> [What to do]: Your output should be the lines of the data that follow, reproduced exactly from the first through the line bearing "export CORE_MARGIN = 2".

> [Data for processing]:
┌──

Context: an optimization exercise on an open-source flow, tuned for small area, a short achievable clock period and few clock cycles. The choices shown serve that exercise and are no tape-out recipe. Function was checked by simulation only, so behaviour that the tests miss may differ from the original.

File: design/flow/flow/run.sh
#!/bin/bash
# The standard layout (the standard.sh, unchanged steps and settings),
# except that the port buffers that global placement inserts on every
# input and output are the small sky130_fd_sc_hd__buf_1 instead of the
# buffer cell the resizer would pick by default.
set -euo pipefail
export BUFFER_PORTS_ARGS="-buffer_cell sky130_fd_sc_hd__buf_1"
bash standard.sh > standard.log 2>&1
File: design/flow/standard.sh
#!/bin/bash
# synth_recipe.tcl (not shown) runs the flow's synth.tcl, then flattens the netlist and writes it again
# the make line also repeats each setting of config.mk as NAME=value (left out here)
make -C /OpenROAD-flow-scripts/flow DESIGN_CONFIG=/design/flow/config.mk WORK_HOME=/design/flow/orfs CLKGATE_MAP_FILE= SYNTH_SCRIPT=/design/flow/synth_recipe.tcl "${@:-finish}"
File: design/flow/config.mk
export PLATFORM = sky130hd
export DESIGN_NAME = taylor_sine
export DESIGN_NICKNAME = taylor_sine
export VERILOG_FILES = /design/flow/design.v
export SDC_FILE = /design/flow/constraint.sdc
export NUM_CORES = 4
export LEC_CHECK = 0
export CAP_MARGIN = 20
export CORE_MARGIN = 2
export CORE_UTILIZATION = 65
export CTS_BUF_LIST = sky130_fd_sc_hd__clkbuf_8
export SETUP_SLACK_MARGIN = 4.5
export SLEW_MARGIN = 20
File: design/flow/constraint.sdc
create_clock -name core_clock -period 10.0 [get_ports {clock}]
set_input_delay 2.0000 -clock core_clock [delete_from_list [all_inputs] [get_ports {clock}]]
set_output_delay 2.0000 -clock core_clock [all_outputs]
set_load 0.01 [all_outputs]
File: design/flow/design.v
module taylor_sine(
    input clock,
    input reset,
    input start_in,
    input signed [11:0] x_in,
    output reg ready_out,
    output [11:0] sin_out
);
reg armed;
reg [5:1] ph;           
reg [11:0] t, h;         
wire [11:0] n2 = h;
reg [5:0] b_one, b_two, b_neg;    
wire idle = ~|ph;
wire go   = idle && armed && start_in;
wire [10:0] u = ~n2[10:0];
wire big = (u >= 11'd1624 && u < 11'd1632) || (u >= 11'd1654 && u < 11'd1864) ||
           (u >= 11'd1868 && u < 11'd1912) || (u >= 11'd1916 && u < 11'd1918) ||
           (u >= 11'd1954 && u < 11'd1962);
wire n2_pos = !n2[11] && (n2[10:0] != 11'd0);
wire m3 = n2_pos && t[11];
wire signed [11:0] c0 = t;
wire m12 = n2[11] && (c0 <= -12'sd49);
wire [1:0] m = m3 ? 2'd3 : m12 ? (big ? 2'd2 : 2'd1) : 2'd0;
wire [11:0] bnext = (go | ph[1]) ? x_in : ph[2] ? 12'd171 : ph[3] ? n2 :
                    ph[4] ? 12'd51 : 12'd1024;
reg [5:0] e_one, e_two, e_neg;
reg bm1;
integer i;
always @(*) begin
    for (i = 0; i < 6; i = i + 1) begin
        bm1 = (i == 0) ? 1'b0 : bnext[2*i-1];
        e_one[i] = bnext[2*i] ^ bm1;
        e_two[i] = (bnext[2*i+1] & ~bnext[2*i] & ~bm1) | (~bnext[2*i+1] & bnext[2*i] & bm1);
        e_neg[i] = bnext[2*i+1];
    end
end
reg [12:0] e0, e1, e2, e3, e4, e5;
reg [12:0] v;
always @(*) begin
    for (i = 0; i < 6; i = i + 1) begin
        v = b_one[i] ? {t[11], t} : b_two[i] ? {t, 1'b0} : 13'd0;
        if (i == 5 && ph[5]) v = {1'b0, h};
        case (i)
            0: e0 = v ^ {13{b_neg[i]}};
            1: e1 = v ^ {13{b_neg[i]}};
            2: e2 = v ^ {13{b_neg[i]}};
            3: e3 = v ^ {13{b_neg[i]}};
            4: e4 = v ^ {13{b_neg[i]}};
            default: e5 = v ^ {13{b_neg[i]}};
        endcase
    end
end
wire hs0 = e0[10] ^ e1[8];
wire hc0 = e0[10] & e1[8];
wire hs1 = e0[11] ^ e1[9];
wire hc1 = e0[11] & e1[9];
wire hs2 = e0[12] ^ e1[10];
wire hc2 = e0[12] & e1[10];
wire hs3 = e0[12] ^ e1[11];
wire hc3 = e0[12] & e1[11];
wire hs4 = ~e0[12] ^ ~e1[12];
wire hc4 = ~e0[12] & ~e1[12];
wire hs5 = e0[6] ^ e1[4];
wire hc5 = e0[6] & e1[4];
wire hs6 = e0[7] ^ e1[5];
wire hc6 = e0[7] & e1[5];
wire fs7 = e0[8] ^ e1[6] ^ e2[4];
wire fc7 = (e0[8] & e1[6]) | (e0[8] & e2[4]) | (e1[6] & e2[4]);
wire hs8 = e3[2] ^ e4[0];
wire hc8 = e3[2] & e4[0];
wire fs9 = e0[9] ^ e1[7] ^ e2[5];
wire fc9 = (e0[9] & e1[7]) | (e0[9] & e2[5]) | (e1[7] & e2[5]);
wire hs10 = e3[3] ^ e4[1];
wire hc10 = e3[3] & e4[1];
wire fs11 = hs0 ^ e2[6] ^ e3[4];
wire fc11 = (hs0 & e2[6]) | (hs0 & e3[4]) | (e2[6] & e3[4]);
wire fs12 = e4[2] ^ e5[0] ^ b_neg[5];
wire fc12 = (e4[2] & e5[0]) | (e4[2] & b_neg[5]) | (e5[0] & b_neg[5]);
wire fs13 = hs1 ^ e2[7] ^ e3[5];
wire fc13 = (hs1 & e2[7]) | (hs1 & e3[5]) | (e2[7] & e3[5]);
wire fs14 = e4[3] ^ e5[1] ^ hc0;
wire fc14 = (e4[3] & e5[1]) | (e4[3] & hc0) | (e5[1] & hc0);
wire fs15 = hs2 ^ e2[8] ^ e3[6];
wire fc15 = (hs2 & e2[8]) | (hs2 & e3[6]) | (e2[8] & e3[6]);
wire fs16 = e4[4] ^ e5[2] ^ hc1;
wire fc16 = (e4[4] & e5[2]) | (e4[4] & hc1) | (e5[2] & hc1);
wire fs17 = hs3 ^ e2[9] ^ e3[7];
wire fc17 = (hs3 & e2[9]) | (hs3 & e3[7]) | (e2[9] & e3[7]);
wire fs18 = e4[5] ^ e5[3] ^ hc2;
wire fc18 = (e4[5] & e5[3]) | (e4[5] & hc2) | (e5[3] & hc2);
wire fs19 = hs4 ^ e2[10] ^ e3[8];
wire fc19 = (hs4 & e2[10]) | (hs4 & e3[8]) | (e2[10] & e3[8]);
wire fs20 = e4[6] ^ e5[4] ^ hc3;
wire fc20 = (e4[6] & e5[4]) | (e4[6] & hc3) | (e5[4] & hc3);
wire fs21 = 1'b1 ^ e2[11] ^ e3[9];
wire fc21 = (1'b1 & e2[11]) | (1'b1 & e3[9]) | (e2[11] & e3[9]);
wire fs22 = e4[7] ^ e5[5] ^ hc4;
wire fc22 = (e4[7] & e5[5]) | (e4[7] & hc4) | (e5[5] & hc4);
wire fs23 = ~e2[12] ^ e3[10] ^ e4[8];
wire fc23 = (~e2[12] & e3[10]) | (~e2[12] & e4[8]) | (e3[10] & e4[8]);
wire hs24 = 1'b1 ^ e3[11];
wire hc24 = 1'b1 & e3[11];
wire hs25 = e0[4] ^ e1[2];
wire hc25 = e0[4] & e1[2];
wire hs26 = e0[5] ^ e1[3];
wire hc26 = e0[5] & e1[3];
wire fs27 = hs5 ^ e2[2] ^ e3[0];
wire fc27 = (hs5 & e2[2]) | (hs5 & e3[0]) | (e2[2] & e3[0]);
wire fs28 = hs6 ^ e2[3] ^ e3[1];
wire fc28 = (hs6 & e2[3]) | (hs6 & e3[1]) | (e2[3] & e3[1]);
wire fs29 = fs7 ^ hs8 ^ b_neg[4];
wire fc29 = (fs7 & hs8) | (fs7 & b_neg[4]) | (hs8 & b_neg[4]);
wire fs30 = fs9 ^ hs10 ^ fc7;
wire fc30 = (fs9 & hs10) | (fs9 & fc7) | (hs10 & fc7);
wire fs31 = fs11 ^ fs12 ^ fc9;
wire fc31 = (fs11 & fs12) | (fs11 & fc9) | (fs12 & fc9);
wire fs32 = fs13 ^ fs14 ^ fc11;
wire fc32 = (fs13 & fs14) | (fs13 & fc11) | (fs14 & fc11);
wire fs33 = fs15 ^ fs16 ^ fc13;
wire fc33 = (fs15 & fs16) | (fs15 & fc13) | (fs16 & fc13);
wire fs34 = fs17 ^ fs18 ^ fc15;
wire fc34 = (fs17 & fs18) | (fs17 & fc15) | (fs18 & fc15);
wire fs35 = fs19 ^ fs20 ^ fc17;
wire fc35 = (fs19 & fs20) | (fs19 & fc17) | (fs20 & fc17);
wire fs36 = fs21 ^ fs22 ^ fc19;
wire fc36 = (fs21 & fs22) | (fs21 & fc19) | (fs22 & fc19);
wire fs37 = fs23 ^ e5[6] ^ fc21;
wire fc37 = (fs23 & e5[6]) | (fs23 & fc21) | (e5[6] & fc21);
wire fs38 = hs24 ^ e4[9] ^ e5[7];
wire fc38 = (hs24 & e4[9]) | (hs24 & e5[7]) | (e4[9] & e5[7]);
wire fs39 = ~e3[12] ^ e4[10] ^ e5[8];
wire fc39 = (~e3[12] & e4[10]) | (~e3[12] & e5[8]) | (e4[10] & e5[8]);
wire hs40 = 1'b1 ^ e4[11];
wire hc40 = 1'b1 & e4[11];
wire hs41 = e0[2] ^ e1[0];
wire hc41 = e0[2] & e1[0];
wire hs42 = e0[3] ^ e1[1];
wire hc42 = e0[3] & e1[1];
wire fs43 = hs25 ^ e2[0] ^ b_neg[2];
wire fc43 = (hs25 & e2[0]) | (hs25 & b_neg[2]) | (e2[0] & b_neg[2]);
wire fs44 = hs26 ^ e2[1] ^ hc25;
wire fc44 = (hs26 & e2[1]) | (hs26 & hc25) | (e2[1] & hc25);
wire fs45 = fs27 ^ b_neg[3] ^ hc26;
wire fc45 = (fs27 & b_neg[3]) | (fs27 & hc26) | (b_neg[3] & hc26);
wire fs46 = fs28 ^ hc5 ^ fc27;
wire fc46 = (fs28 & hc5) | (fs28 & fc27) | (hc5 & fc27);
wire fs47 = fs29 ^ hc6 ^ fc28;
wire fc47 = (fs29 & hc6) | (fs29 & fc28) | (hc6 & fc28);
wire fs48 = fs30 ^ hc8 ^ fc29;
wire fc48 = (fs30 & hc8) | (fs30 & fc29) | (hc8 & fc29);
wire fs49 = fs31 ^ hc10 ^ fc30;
wire fc49 = (fs31 & hc10) | (fs31 & fc30) | (hc10 & fc30);
wire fs50 = fs32 ^ fc12 ^ fc31;
wire fc50 = (fs32 & fc12) | (fs32 & fc31) | (fc12 & fc31);
wire fs51 = fs33 ^ fc14 ^ fc32;
wire fc51 = (fs33 & fc14) | (fs33 & fc32) | (fc14 & fc32);
wire fs52 = fs34 ^ fc16 ^ fc33;
wire fc52 = (fs34 & fc16) | (fs34 & fc33) | (fc16 & fc33);
wire fs53 = fs35 ^ fc18 ^ fc34;
wire fc53 = (fs35 & fc18) | (fs35 & fc34) | (fc18 & fc34);
wire fs54 = fs36 ^ fc20 ^ fc35;
wire fc54 = (fs36 & fc20) | (fs36 & fc35) | (fc20 & fc35);
wire fs55 = fs37 ^ fc22 ^ fc36;
wire fc55 = (fs37 & fc22) | (fs37 & fc36) | (fc22 & fc36);
wire fs56 = fs38 ^ fc23 ^ fc37;
wire fc56 = (fs38 & fc23) | (fs38 & fc37) | (fc23 & fc37);
wire fs57 = fs39 ^ hc24 ^ fc38;
wire fc57 = (fs39 & hc24) | (fs39 & fc38) | (hc24 & fc38);
wire fs58 = hs40 ^ e5[9] ^ fc39;
wire fc58 = (hs40 & e5[9]) | (hs40 & fc39) | (e5[9] & fc39);
wire fs59 = ~e4[12] ^ e5[10] ^ hc40;
wire fc59 = (~e4[12] & e5[10]) | (~e4[12] & hc40) | (e5[10] & hc40);
wire hs60 = 1'b1 ^ e5[11];
wire hc60 = 1'b1 & e5[11];
wire [21:0] ps = {hs60, fs59, fs58, fs57, fs56, fs55, fs54, fs53, fs52, fs51, fs50, fs49, fs48, fs47, fs46, fs45, fs44, fs43, hs42, hs41, e0[1], e0[0]};
wire [21:0] pc = {fc59, fc58, fc57, fc56, fc55, fc54, fc53, fc52, fc51, fc50, fc49, fc48, fc47, fc46, fc45, fc44, fc43, hc42, hc41, b_neg[1], 1'b0, b_neg[0]};
wire [21:0] prod = ps + pc;
wire [11:0] res = prod[21:10];
wire [11:0] acc_k = {10'h3ff, ~m};
wire [11:0] acc_a = x_in ^ t ^ acc_k;
wire [11:0] acc_b = {(x_in[10:0] & t[10:0]) | (x_in[10:0] & acc_k[10:0]) | (t[10:0] & acc_k[10:0]), 1'b0};
wire acc_sum_g0 = (acc_a[0] & acc_b[0]) | ((acc_a[0] ^ acc_b[0]) & 1'b1);
wire acc_sum_p0 = acc_a[0] ^ acc_b[0];
wire acc_sum_g1 = acc_a[1] & acc_b[1];
wire acc_sum_p1 = acc_a[1] ^ acc_b[1];
wire acc_sum_g2 = acc_a[2] & acc_b[2];
wire acc_sum_p2 = acc_a[2] ^ acc_b[2];
wire acc_sum_g3 = acc_a[3] & acc_b[3];
wire acc_sum_p3 = acc_a[3] ^ acc_b[3];
wire acc_sum_g4 = acc_a[4] & acc_b[4];
wire acc_sum_p4 = acc_a[4] ^ acc_b[4];
wire acc_sum_g5 = acc_a[5] & acc_b[5];
wire acc_sum_p5 = acc_a[5] ^ acc_b[5];
wire acc_sum_g6 = acc_a[6] & acc_b[6];
wire acc_sum_p6 = acc_a[6] ^ acc_b[6];
wire acc_sum_g7 = acc_a[7] & acc_b[7];
wire acc_sum_p7 = acc_a[7] ^ acc_b[7];
wire acc_sum_g8 = acc_a[8] & acc_b[8];
wire acc_sum_p8 = acc_a[8] ^ acc_b[8];
wire acc_sum_g9 = acc_a[9] & acc_b[9];
wire acc_sum_p9 = acc_a[9] ^ acc_b[9];
wire acc_sum_g10 = acc_a[10] & acc_b[10];
wire acc_sum_p10 = acc_a[10] ^ acc_b[10];
wire acc_sum_g11 = acc_a[11] & acc_b[11];
wire acc_sum_p11 = acc_a[11] ^ acc_b[11];
wire acc_sum_G0 = acc_sum_g1 | (acc_sum_p1 & acc_sum_g0);
wire acc_sum_P0 = acc_sum_p1 & acc_sum_p0;
wire acc_sum_G1 = acc_sum_g3 | (acc_sum_p3 & acc_sum_g2);
wire acc_sum_P1 = acc_sum_p3 & acc_sum_p2;
wire acc_sum_G2 = acc_sum_g5 | (acc_sum_p5 & acc_sum_g4);
wire acc_sum_P2 = acc_sum_p5 & acc_sum_p4;
wire acc_sum_G3 = acc_sum_g7 | (acc_sum_p7 & acc_sum_g6);
wire acc_sum_P3 = acc_sum_p7 & acc_sum_p6;
wire acc_sum_G4 = acc_sum_g9 | (acc_sum_p9 & acc_sum_g8);
wire acc_sum_P4 = acc_sum_p9 & acc_sum_p8;
wire acc_sum_G5 = acc_sum_g11 | (acc_sum_p11 & acc_sum_g10);
wire acc_sum_P5 = acc_sum_p11 & acc_sum_p10;
wire acc_sum_G6 = acc_sum_G1 | (acc_sum_P1 & acc_sum_G0);
wire acc_sum_P6 = acc_sum_P1 & acc_sum_P0;
wire acc_sum_G7 = acc_sum_G3 | (acc_sum_P3 & acc_sum_G2);
wire acc_sum_P7 = acc_sum_P3 & acc_sum_P2;
wire acc_sum_G8 = acc_sum_G5 | (acc_sum_P5 & acc_sum_G4);
wire acc_sum_P8 = acc_sum_P5 & acc_sum_P4;
wire acc_sum_G9 = acc_sum_G7 | (acc_sum_P7 & acc_sum_G6);
wire acc_sum_P9 = acc_sum_P7 & acc_sum_P6;
wire acc_sum_G10 = acc_sum_G8 | (acc_sum_P8 & acc_sum_G9);
wire acc_sum_P10 = acc_sum_P8 & acc_sum_P9;
wire acc_sum_G11 = acc_sum_G2 | (acc_sum_P2 & acc_sum_G6);
wire acc_sum_P11 = acc_sum_P2 & acc_sum_P6;
wire acc_sum_G12 = acc_sum_G4 | (acc_sum_P4 & acc_sum_G9);
wire acc_sum_P12 = acc_sum_P4 & acc_sum_P9;
wire acc_sum_G13 = acc_sum_g2 | (acc_sum_p2 & acc_sum_G0);
wire acc_sum_P13 = acc_sum_p2 & acc_sum_P0;
wire acc_sum_G14 = acc_sum_g4 | (acc_sum_p4 & acc_sum_G6);
wire acc_sum_P14 = acc_sum_p4 & acc_sum_P6;
wire acc_sum_G15 = acc_sum_g6 | (acc_sum_p6 & acc_sum_G11);
wire acc_sum_P15 = acc_sum_p6 & acc_sum_P11;
wire acc_sum_G16 = acc_sum_g8 | (acc_sum_p8 & acc_sum_G9);
wire acc_sum_P16 = acc_sum_p8 & acc_sum_P9;
wire acc_sum_G17 = acc_sum_g10 | (acc_sum_p10 & acc_sum_G12);
wire acc_sum_P17 = acc_sum_p10 & acc_sum_P12;
wire [11:0] acc_sum = {(acc_sum_p11 ^ acc_sum_G17), (acc_sum_p10 ^ acc_sum_G12), (acc_sum_p9 ^ acc_sum_G16), (acc_sum_p8 ^ acc_sum_G9), (acc_sum_p7 ^ acc_sum_G15), (acc_sum_p6 ^ acc_sum_G11), (acc_sum_p5 ^ acc_sum_G14), (acc_sum_p4 ^ acc_sum_G6), (acc_sum_p3 ^ acc_sum_G13), (acc_sum_p2 ^ acc_sum_G0), (acc_sum_p1 ^ acc_sum_g0), (acc_sum_p0 ^ 1'b1)};
always @(posedge clock) begin
    if (reset) begin
        ready_out <= 1'b0;
        armed <= 1'b1;
        ph <= 5'd0;
    end else begin
        ph <= {ph[4:1], go};
        if (go) begin
            ready_out <= 1'b0;
            armed <= 1'b0;
        end else if (ph[5]) begin
            ready_out <= 1'b1;
        end else if (idle && !start_in) begin
            armed <= 1'b1;
        end
    end
end
always @(posedge clock) begin
    b_one <= e_one;
    b_two <= e_two;
    b_neg <= e_neg;
    if (ph[1]) h <= ~res;
    if (ph[4]) h <= acc_sum;
    t <= go ? x_in : res ^ {12{ph[1]}};
end
assign sin_out = t;
endmodule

└──

> [Answer to this task]:
Context: an optimization exercise on an open-source flow, tuned for small area, a short achievable clock period and few clock cycles. The choices shown serve that exercise and are no tape-out recipe. Function was checked by simulation only, so behaviour that the tests miss may differ from the original.

File: design/flow/flow/run.sh
#!/bin/bash
# The standard layout (the standard.sh, unchanged steps and settings),
# except that the port buffers that global placement inserts on every
# input and output are the small sky130_fd_sc_hd__buf_1 instead of the
# buffer cell the resizer would pick by default.
set -euo pipefail
export BUFFER_PORTS_ARGS="-buffer_cell sky130_fd_sc_hd__buf_1"
bash standard.sh > standard.log 2>&1
File: design/flow/standard.sh
#!/bin/bash
# synth_recipe.tcl (not shown) runs the flow's synth.tcl, then flattens the netlist and writes it again
# the make line also repeats each setting of config.mk as NAME=value (left out here)
make -C /OpenROAD-flow-scripts/flow DESIGN_CONFIG=/design/flow/config.mk WORK_HOME=/design/flow/orfs CLKGATE_MAP_FILE= SYNTH_SCRIPT=/design/flow/synth_recipe.tcl "${@:-finish}"
File: design/flow/config.mk
export PLATFORM = sky130hd
export DESIGN_NAME = taylor_sine
export DESIGN_NICKNAME = taylor_sine
export VERILOG_FILES = /design/flow/design.v
export SDC_FILE = /design/flow/constraint.sdc
export NUM_CORES = 4
export LEC_CHECK = 0
export CAP_MARGIN = 20
export CORE_MARGIN = 2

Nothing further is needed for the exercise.